= Beginning of Section =
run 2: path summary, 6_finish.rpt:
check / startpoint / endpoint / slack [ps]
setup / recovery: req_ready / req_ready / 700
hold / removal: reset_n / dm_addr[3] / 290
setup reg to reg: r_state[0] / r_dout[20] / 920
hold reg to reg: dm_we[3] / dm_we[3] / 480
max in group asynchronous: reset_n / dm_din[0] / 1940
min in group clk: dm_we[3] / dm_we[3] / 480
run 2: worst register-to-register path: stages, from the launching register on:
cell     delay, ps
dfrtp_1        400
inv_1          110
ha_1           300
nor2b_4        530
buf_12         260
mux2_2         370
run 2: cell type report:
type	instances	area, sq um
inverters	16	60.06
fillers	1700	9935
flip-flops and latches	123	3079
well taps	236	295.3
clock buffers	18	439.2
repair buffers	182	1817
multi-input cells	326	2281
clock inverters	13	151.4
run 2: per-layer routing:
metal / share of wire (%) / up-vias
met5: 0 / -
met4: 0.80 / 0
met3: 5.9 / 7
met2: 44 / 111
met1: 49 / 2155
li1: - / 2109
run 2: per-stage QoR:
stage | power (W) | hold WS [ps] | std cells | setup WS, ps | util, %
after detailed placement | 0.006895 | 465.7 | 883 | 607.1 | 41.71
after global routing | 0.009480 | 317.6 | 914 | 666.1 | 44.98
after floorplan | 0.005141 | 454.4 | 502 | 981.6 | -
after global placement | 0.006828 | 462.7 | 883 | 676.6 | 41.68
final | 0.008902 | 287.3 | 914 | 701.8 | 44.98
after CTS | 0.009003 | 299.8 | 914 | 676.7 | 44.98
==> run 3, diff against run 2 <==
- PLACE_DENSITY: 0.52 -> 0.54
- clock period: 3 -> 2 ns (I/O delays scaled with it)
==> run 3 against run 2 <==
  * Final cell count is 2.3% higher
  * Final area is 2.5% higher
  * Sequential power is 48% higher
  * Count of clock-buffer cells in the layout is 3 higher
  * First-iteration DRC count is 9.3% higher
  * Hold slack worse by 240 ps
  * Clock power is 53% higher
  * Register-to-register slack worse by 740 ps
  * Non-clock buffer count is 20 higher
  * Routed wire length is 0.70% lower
--- src/rtl/prog_counter.sv ---
// Parametrised up/down counter with programmable step and limit, wrap/saturate
// selection, a registered terminal-value detect flag and a sticky overflow flag.
module prog_counter #(
    parameter int unsigned SIZE   = 8,
    parameter int unsigned STEP_W = 8
) (
    input  logic              clk,
    input  logic              reset,
    input  logic              enable,
    input  logic              preload,
    input  logic [SIZE-1:0]   preload_data,
    input  logic              mode,
    input  logic              wrap,
    input  logic [STEP_W-1:0] step,
    input  logic [SIZE-1:0]   limit,
    output logic              detect,
    output logic              overflow,
    output logic [SIZE-1:0]   result
);

    // One spare bit above the wider operand so sums and limit+1 never truncate.
    localparam int unsigned W = ((SIZE > STEP_W) ? SIZE : STEP_W) + 1;

    logic [SIZE-1:0] result_q, result_d;
    logic            detect_q, detect_d;
    logic            overflow_q, overflow_d;

    logic [W-1:0] res_x, lim_x, lim_p1, step_x, pd_x, es, nxt;

    assign res_x  = W'(result_q);
    assign lim_x  = W'(limit);
    assign pd_x   = W'(preload_data);
    assign step_x = W'(step);
    assign lim_p1 = lim_x + W'(1);
    assign es     = (step_x < lim_p1) ? step_x : lim_p1;

    always_comb begin
        result_d   = result_q;
        overflow_d = overflow_q;
        detect_d   = 1'b0;
        nxt        = '0;
        if (preload) begin
            result_d   = (pd_x > lim_x) ? limit : preload_data;
            overflow_d = 1'b0;
        end else if (enable && (es != '0)) begin
            if (res_x > lim_x) begin
                // Limit was lowered below the current count: clamp to it.
                result_d   = limit;
                overflow_d = 1'b1;
                detect_d   = ~mode;
            end else if (!mode) begin
                nxt = res_x + es;
                if (nxt > lim_x) begin
                    overflow_d = 1'b1;
                    nxt        = wrap ? (nxt - lim_p1) : lim_x;
                end
                result_d = nxt[SIZE-1:0];
                detect_d = (nxt == lim_x);
            end else begin
                if (res_x >= es) begin
                    nxt = res_x - es;
                end else begin
                    overflow_d = 1'b1;
                    nxt        = wrap ? (res_x + lim_p1 - es) : '0;
                end
                result_d = nxt[SIZE-1:0];
                detect_d = (nxt == '0);
            end
        end
    end

    always_ff @(posedge clk or posedge reset) begin
        if (reset) begin
            result_q   <= '0;
            detect_q   <= 1'b0;
            overflow_q <= 1'b0;
        end else begin
            result_q   <= result_d;
            detect_q   <= detect_d;
            overflow_q <= overflow_d;
        end
    end

    assign result   = result_q;
    assign detect   = detect_q;
    assign overflow = overflow_q;

endmodule

--- config.mk ---
export PLATFORM = sky130hd
export DESIGN_NAME = prog_counter
export DESIGN_NICKNAME = d
export VERILOG_FILES = /design/src/rtl/prog_counter.sv
export SDC_FILE = /design/constraint.sdc
export NUM_CORES = 1
export LEC_CHECK = 0
export BUFFER_PORTS_ARGS = -buffer_cell sky130_fd_sc_hd__buf_2
export CORE_ASPECT_RATIO = 0.6
export CORE_MARGIN = 1
export CORE_UTILIZATION = 63
export CTS_BUF_LIST = sky130_fd_sc_hd__clkbuf_2 sky130_fd_sc_hd__clkbuf_4 sky130_fd_sc_hd__clkbuf_8
export DETAILED_ROUTE_END_ITERATION = 8
export PLACE_DENSITY = 0.84
export SLEW_MARGIN = 20
export SYNTH_ARGS = -nofsm -noshare
export SYNTH_HDL_FRONTEND = slang
export SYNTH_SLANG_ARGS = --single-unit
export TNS_END_PERCENT = 20
--- constraint.sdc ---
create_clock -name clk -period 5.6 [get_ports clk]
set_input_delay 0.56 -clock clk [delete_from_list [all_inputs] [get_ports clk]]
set_output_delay 0.56 -clock clk [all_outputs]
set_load 0.005 [all_outputs]
==> results of run 1 <==
[per-layer routing]
layer	overflow	track usage, %
met5	0	57.26
met3	6	83.22
met4	17	79.23
met2	21	95.92
met1	1	88.24
[per-stage QoR]
step	utilization (%)	worst slack [ps]	std cells	TNS, ps
global placement	90.19	-337.3	722	-2503
detailed placement	90.19	-933.5	722	-7903
floorplan	-	-314.2	497	-1470
CTS	94.89	-287.9	731	-1950
[cells in the mapped netlist (3+ instances only)]
master,number
ha_1,63
inv_1,50
nor2_1,36
a21oi_1,35
o21ai_0,26
xnor2_1,24
nand2_1,22
nor3_1,13
clkbuf_1,12
nand4_1,12
a211oi_1,11
fa_1,11
nand3_1,11
a21o_1,10
dfrtp_1,10
o211ai_1,10
nor4_1,8
o21bai_1,8
xor2_1,8
a311oi_1,6
a31oi_1,5
and3_1,5
buf_2,5
o21a_1,5
or3_1,5
a22oi_1,4
mux2_2,4
mux2_4,4
nand2b_1,4
nor2b_1,4
o31ai_1,4
or2_2,4
a221oi_1,3
mux2i_1,3
o221ai_1,3
o22ai_1,3
o311a_1,3
[what timing repair did]
| action | 4_1_cts |
|---|---|
| pin swaps | 31 |
| gates resized for setup | 40 |
| setup buffers | 6 |
| setup endpoints to repair | 10 |
[logic make-up after synthesis]
family | Yosys count | synth area share, %
AOI/OAI and AO/OA | 161 | 29.11
and+or+nand+nor | 134 | 17.86
adders and majority gates | 74 | 25.98
buffers and inverters | 71 | 7.608
xor gates and xnor gates | 36 | 9.510
muxes | 11 | 3.482
DFF | 10 | 6.447
==> results.md, run 1 <==
* Status: stopped before the end
* Failing step: global routing (5_1_grt)
* Err: [ERROR GRT-0116] Global routing finished with congestion. Check the congestion regions in the DRC Viewer.
* Post-synth top area share at between 20 and 25%
* Hold_buf cts at 0
* Total CTS buffers at 3
* Largest net degree at the start of global routing at 20
* Flops & latches, synth at 10
* Main synth FF type: dfrtp_1
* Mapped Cells at a little under 500
* Max clock buf depth at 2
* Top Ports at 40
* Post-synth EDFFs at 0
* Initial core utilization at between 60 and 70%
* Syn nets at 601
* Chip height at 62.80 um
* Port bufs at 39
* GRT overflow at 45
* First-pass GRT wire length at 41440 um
* Synth Area per Inst at 7.809 um2
* Yosys cell types at 71
* Placed inst area at 5190 um2
* Async S/R FF share, synth at between 90% and 100%
* Top cell type by total area after synthesis: ha_1
* Die Wd at 103.3 um
* Row count at 21
* Vias in the first global route at 6898
* Cell area after synthesis at 3881 um2
* Num Clock Sinks at 10
* Largest cells by area after synthesis: ha_1 20%, dfrtp_1 6.4%, fa_1 5.7%
* GRT Util Overall at 87.29%
* Root Buffer: clkbuf_8
* GP Congestion at 1.156
* CTS H-tree depth at 1
* Sequential-to-total area share from yosys stat at 6.447%
* Syn. warnings at 0
* Detail Placement HPWL at around 15000 um
==> inputs of run 2 (changes only) <==
==> config.mk (replaced) <==
export PLATFORM = sky130hd
export DESIGN_NAME = prog_counter
export DESIGN_NICKNAME = d
export VERILOG_FILES = /design/src/rtl/prog_counter.sv
export SDC_FILE = /design/constraint.sdc
export NUM_CORES = 1
export LEC_CHECK = 0
export BUFFER_PORTS_ARGS = -buffer_cell sky130_fd_sc_hd__buf_2
export CORE_MARGIN = 1
export CORE_UTILIZATION = 40
export DETAILED_ROUTE_END_ITERATION = 8
export PLACE_DENSITY_LB_ADDON = 0.15
export SLEW_MARGIN = 20
export SYNTH_ARGS = -nofsm -noshare
export SYNTH_HDL_FRONTEND = slang
export SYNTH_SLANG_ARGS = --single-unit
export TNS_END_PERCENT = 20
==> results.md, run 2 <==
* Full die area at between 10000 and 15000 um2
* Commonest cells in the netlist: 63 x ha_1, 50 x inv_1, 36 x nor2_1
* Hold Path Class: in -> async
* Relative slew slack at between 30% and 40%
* Placed inst area at approximately 5200 um2
* Detail Placement HPWL at between 10000 and 15000 um
* Finished Cell Area at 5650 um2
* Layout Cells excl Fill at 787
* Chip height at between 100 and 150 um
* Fin crit period at ~5700 ps
* Maxcap violations at 0
* RSZ-0062 raised after global routing: yes
* Post-synth EDFFs at 0
* Final WS setup at -105.6 ps
* Most common cell in the netlist: ha_1
* Via count at 4563
* GRT Util Overall at 31.16%
* Async S/R FF share, synth at 100.0%
* Yosys cell types at approximately 70
* Num Clock Sinks at 10
* WP data arrival at 5870 ps
* Syn. warnings at 0
* Cell area after synthesis at 3881 um2
* Status: complete, but fails checks
* First-pass GRT wire length at 23920 um
* Max FO, Critical Path at 5
* Drt wl/cell at ~20 um
* Hold Violations, Final at 0
* CTS H-tree depth at 1
* Commonest non-fill, non-tap cell in the layout: buf_4
* TritonCTS clock tree: built
* Mapped Cells at 497
* Flops & latches, synth at 10
* Placed cell count at 770
* Top Ports at 40
* Post-layout util at 60.58%
* Remaining DRCs at 0
* Fin crit share at 101.9%
* Failing checks: setup timing
* Highest cell delay on the worst timing path at 520 ps
* Layout fillers at around 860
* Worst VDD drop at 454.0 uV
* Die Wd at around 100 um
* CP delay by family, top: compound AO/OA/AOI/OAI gates
* Largest cells by area after synthesis: ha_1 20%, dfrtp_1 6.4%, fa_1 5.7%
* Power density over the cells at 692.4 nW/um2
* CP required at roughly 5800 ps
* Initial core utilization at 41.61%
* Syn nets at about 600
* Worst Setup End Kind: flop
* Layout Nets at about 760
* Worst-Margin Slew at 957.9 ps
* Number of flip-flops in the largest register at 8
* DR vias/cell at between 5 and 6
* Max-slew violation count at 0
* ANT cells at 0
* Port bufs at 39
* Root Buffer: clkbuf_8
* Initial antenna violation count at 0
* Setup Crit Path Kind: in -> reg
* Clock Latency Late Sink at about 250 ps
* Synth Area per Inst at 7.809 um2
* Row count at 35
* Max clock buf depth at 2
* Core region area at approximately 9300 um2
* Clk slew on worst S/H paths at 60 ps
* Commonest non-fill, non-tap cells in the layout: 138 x buf_4, 54 x ha_1, 45 x inv_1, 36 x buf_2, 35 x nor2_1
* Hold Worst Slack at 320.3 ps
* Clock Skew at a little under 8 ps
* Routed Antenna Nets at 0
* Fmax at 175.3 MHz
* CP max stage cell: fa_1
* Main synth FF type: dfrtp_1
* Buf/Inv on CP at 5
* Synth-to-layout area growth at 45.58%
* Post-synth top area share at 20.31%
* GRT overflow at 0
* Sequential-to-total area share from yosys stat at roughly 6.4%
* Final wirelength at between 15000 and 20000 um
* Largest net degree at the start of global routing at 20
* Dpl ws at -621.8 ps
* Drt first pass iters at 5
* Share of cells above drive strength 1 at between 30 and 40%
* Final Setup Violations at 4
* Leak at 2.675 nW
* Vias in the first global route at 4535
* Top cell type by total area after synthesis: ha_1
* Initial detailed-routing violation count at 298
* Hold_buf cts at 0
* GP Congestion at 0.9829
* Crit start category: primary input
* Total CTS buffers at 3
==> run 2: cell counts after synthesis <==
Identical to the previous run, type by type.
==> run 2: layout make-up <==
type,instances,area (um2),share of cell area (%)
multi-input cells,416,3719,65.81
flip-flops and latches,10,250.2,4.429
inverters,50,187.7,3.322
clock buffers,4,55.05,0.9743
repair buffers,178,1277,22.61
well taps,129,161.4,2.857
==> run 2: per-stage QoR <==
stage	power [mW]	setup TNS, ps
2_1_floorplan	2.123	-1470
3_3_place_gp	3.445	-4533
3_5_place_dp	3.461	-5192
4_1_cts	3.724	-121.3
5_1_grt	4.215	-2297
6_report	3.912	-233.5
==> run 2: final timing paths <==
check	startpoint	endpoint	slack, ps	depth (start not counted)
setup / recovery	limit[0]	detect	-110	26
hold / removal	reset	result[5]	320	2
setup reg to reg	result[1]	detect	1540	17
hold reg to reg	overflow	overflow	520	2
max in group asynchronous	reset	overflow	4950	2
min in group clk	overflow	overflow	520	2
==> run 2: power by group <==
group	switching (mW)	internal (mW)
Clock	0.0326	0.0621
Combinational	1.80	1.81
Sequential	0.104	0.0993
==> run 2: layer usage <==
metal  wire, um  track usage (%)
met1       6500            41.09
met2       7497            53.42
met3       1080            4.785
met4        312            6.355
met5         58            4.615
==> run 2: cell families after synthesis <==
| group | share of synthesized area, % |
|---|---|
| AOI/OAI and AO/OA | 29.11 |
| buffers and inverters | 7.608 |
| muxes | 3.482 |
| and+or+nand+nor | 17.86 |
| DFF | 6.447 |
| xor gates and xnor gates | 9.510 |
| adders and majority gates | 25.98 |
==> run 2: timing repair <==
item | in CTS | in global routing
pin swaps | 29 | 29
buffers inserted | 11 | 2
endpoints found under the hold margin | 0 | 0
resized for setup | 26 | 23
setup endpoints to repair | 10 | 10
(Power assumes the default switching activity.)
==> inputs of run 3 (changes only) <==
--- a/config.mk
+++ b/config.mk
@@ -5,6 +5,7 @@
 export SDC_FILE = /design/constraint.sdc
 export NUM_CORES = 1
 export LEC_CHECK = 0
+export ABC_AREA = 1
 export BUFFER_PORTS_ARGS = -buffer_cell sky130_fd_sc_hd__buf_2
 export CORE_MARGIN = 1
 export CORE_UTILIZATION = 40
==> results.md, run 3 <==
* Largest cells by area after synthesis: ha_1 20%, nand2_1 20%, inv_1 9.4%
* Commonest non-fill, non-tap cells in the layout: 205 x nand2_1, 99 x inv_1, 68 x nand3_1, 62 x ha_1, 42 x nor2_1
* Fin crit period at 5224 ps
* Yosys cell types at 39
* ANT cells at 0
* Total CTS buffers at 3
* Buf/Inv on CP at 6
* Most common cell in the netlist: nand2_1
* CP delay by family, top: simple AND/OR/NAND/NOR gates
* Fmax at 191.4 MHz
* Clock Latency Late Sink at 240 ps
* Clock Skew at 1.729 ps
* TritonCTS clock tree: built
* Vias in the first global route at around 4.5k
* Commonest cells in the netlist: 209 x nand2_1, 99 x inv_1, 69 x nand3_1
* Detail Placement HPWL at 11910 um
* Core region area at between 9000 and 10000 um2
* CTS H-tree depth at 1
* CP required at 5780 ps
* Post-synth top area share at 19.86%
* Syn nets at 779
* Hold Path Class: in -> async
* Crit. path cell count at 37
* Initial core utilization at about 42%
* DR vias/cell at 5.463
* Drt wl/cell at roughly 16 um
* Sequential-to-total area share from yosys stat at 6.305%
* CP Launch Point: limit[0]
* Mapped Cells at 675
* Commonest non-fill, non-tap cell in the layout: nand2_1
* Leak at 2.665 nW
* Via count at 4758
* GRT overflow at 0
* CP max stage cell: ha_1
* Worst-Margin Slew at 570.9 ps
* Post-layout util at 49.81%
* Syn. warnings at 0
* Worst r2r path cells at 27
* Final WS setup at approximately 380 ps
* Synth Area per Inst at 5.880 um2
* First-pass GRT wire length at about 22000 um
* Main synth FF type: dfrtp_1
* Initial antenna violation count at 0
* Die Wd at 101.6 um
* Maxcap violations at 0
* Max FO, Critical Path at 9
* WP data arrival at 5400 ps
* GP Congestion at 1.001
* GRT Util Overall at between 20% and 30%
* Hold_buf cts at 0
* Post-synth EDFFs at 0
* Crit path capture: result[2]
* Initial detailed-routing violation count at 301
* Synth-to-layout area growth at 18.16%
* Final Setup Violations at 0
* Layout Nets at about 850
* Routed Antenna Nets at 0
* Largest net degree at the start of global routing at 20
* Relative slew slack at 61.71%
* R2r endpoint: result[2]
* Worst path most repeated cell: nand2_1
* Dpl ws at -17.70 ps
* Remaining DRCs at 0
* Clk slew on worst S/H paths at 50 ps
* Hold Worst Slack at 297.3 ps
* Max-slew violation count at 0
* Fin crit share at 93.28%
* Number of flip-flops in the largest register at 8
* Hold Violations, Final at 0
* Share of cells above drive strength 1 at 15.36%
* Async S/R FF share, synth at between 90% and 100%
* R2R Path Start: result[1]
* Full die area at 10320 um2
* Cell area after synthesis at 3969 um2
* Crit start category: primary input
* Root Buffer: clkbuf_8
* Drt first pass iters at 5
* Status: finished, final reports clean
* Setup Crit Path Kind: in -> reg
* Final wirelength at 14230 um
* Worst VDD drop at 249.3 uV
* Final Power at between 3 and 4 mW
* Top Ports at 40
* R2R setup slack at 1960 ps
* Power density over the cells at 641.9 nW/um2
* Top cell type by total area after synthesis: ha_1
* Max clock buf depth at 2
* Placed inst area at roughly 4500 um2
* Chip height at 101.6 um
* Port bufs at 39
* Worst Setup End Kind: flop
* Flops & latches, synth at 10
* Highest cell delay on the worst timing path at 330 ps
* Num Clock Sinks at 10
* Finished Cell Area at 4690 um2
* Row count at 35
## run 3: changes by cell type after synthesis, sizes merged, moves of 9 or more
cell	change
nand2	+193
a21o	-9
xnor2	-23
o21ai	+11
nand3	+58
inv	+53
a211oi	-11
## run 3: report_power, final
group	total [mW]	internal (mW)	switching [mW]
Sequential	0.178	0.0985	0.0794
Combinational	2.74	1.01	1.73
Clock	0.0936	0.0621	0.0315
## run 3: how the worst min path moves through the flow
stage	from	slack (ps)	cells after the start	end
after detailed placement	overflow	510	2	overflow
final	reset	300	2	result[2]
after global placement	overflow	510	2	overflow
after global routing	reset	340	2	result[2]
after floorplan	reset	400	1	detect
after CTS	reset	310	2	result[2]
## run 3: kinds of logic after synthesis
| group | Yosys count | synth area share (%) |
|---|---|---|
| compound gates | 99 | 14.38 |
| fa+ha+maj | 74 | 25.41 |
| buf+inv | 119 | 11.51 |
| simple gates | 356 | 38.65 |
| xor+xnor | 17 | 3.752 |
| flops | 10 | 6.305 |
## run 3: layout make-up
cell class | count | area [um2]
clock buffers | 4 | 55.05
inverters | 105 | 394.1
flip-flops and latches | 10 | 250.2
repair buffers | 77 | 484.2
multi-input cells | 546 | 3344
fillers | 1019 | 4726
well taps | 129 | 161.4
## run 3: layer usage
metal / wire length [um] / up-vias / GRT usage, %
li1: - / 2355 / -
met1: 6374 / 2160 / 38.18
met2: 6409 / 208 / 46.21
met3: 965 / 35 / 2.553
met4: 480 / 0 / 9.030
met5: 0 / - / 0
## run 3: what timing repair did
action | CTS | global route
gates resized for setup | 0 | 23
setup buffers | 0 | 2
endpoints found under the setup margin | 0 | 10
## run 3: stage by stage
stage / std cells / setup TNS, ps
2_1_floorplan: 675 / 0
3_3_place_gp: 864 / 0
3_5_place_dp: 864 / -17.70
4_1_cts: 868 / 0
5_1_grt: 871 / -141.5
6_report: 871 / 0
= End of Section =
• _YOUR TASK_: Work out how many lines contain the word "worse" in the records, and answer with the number only.

• _FINISHED EXERCISE_: 2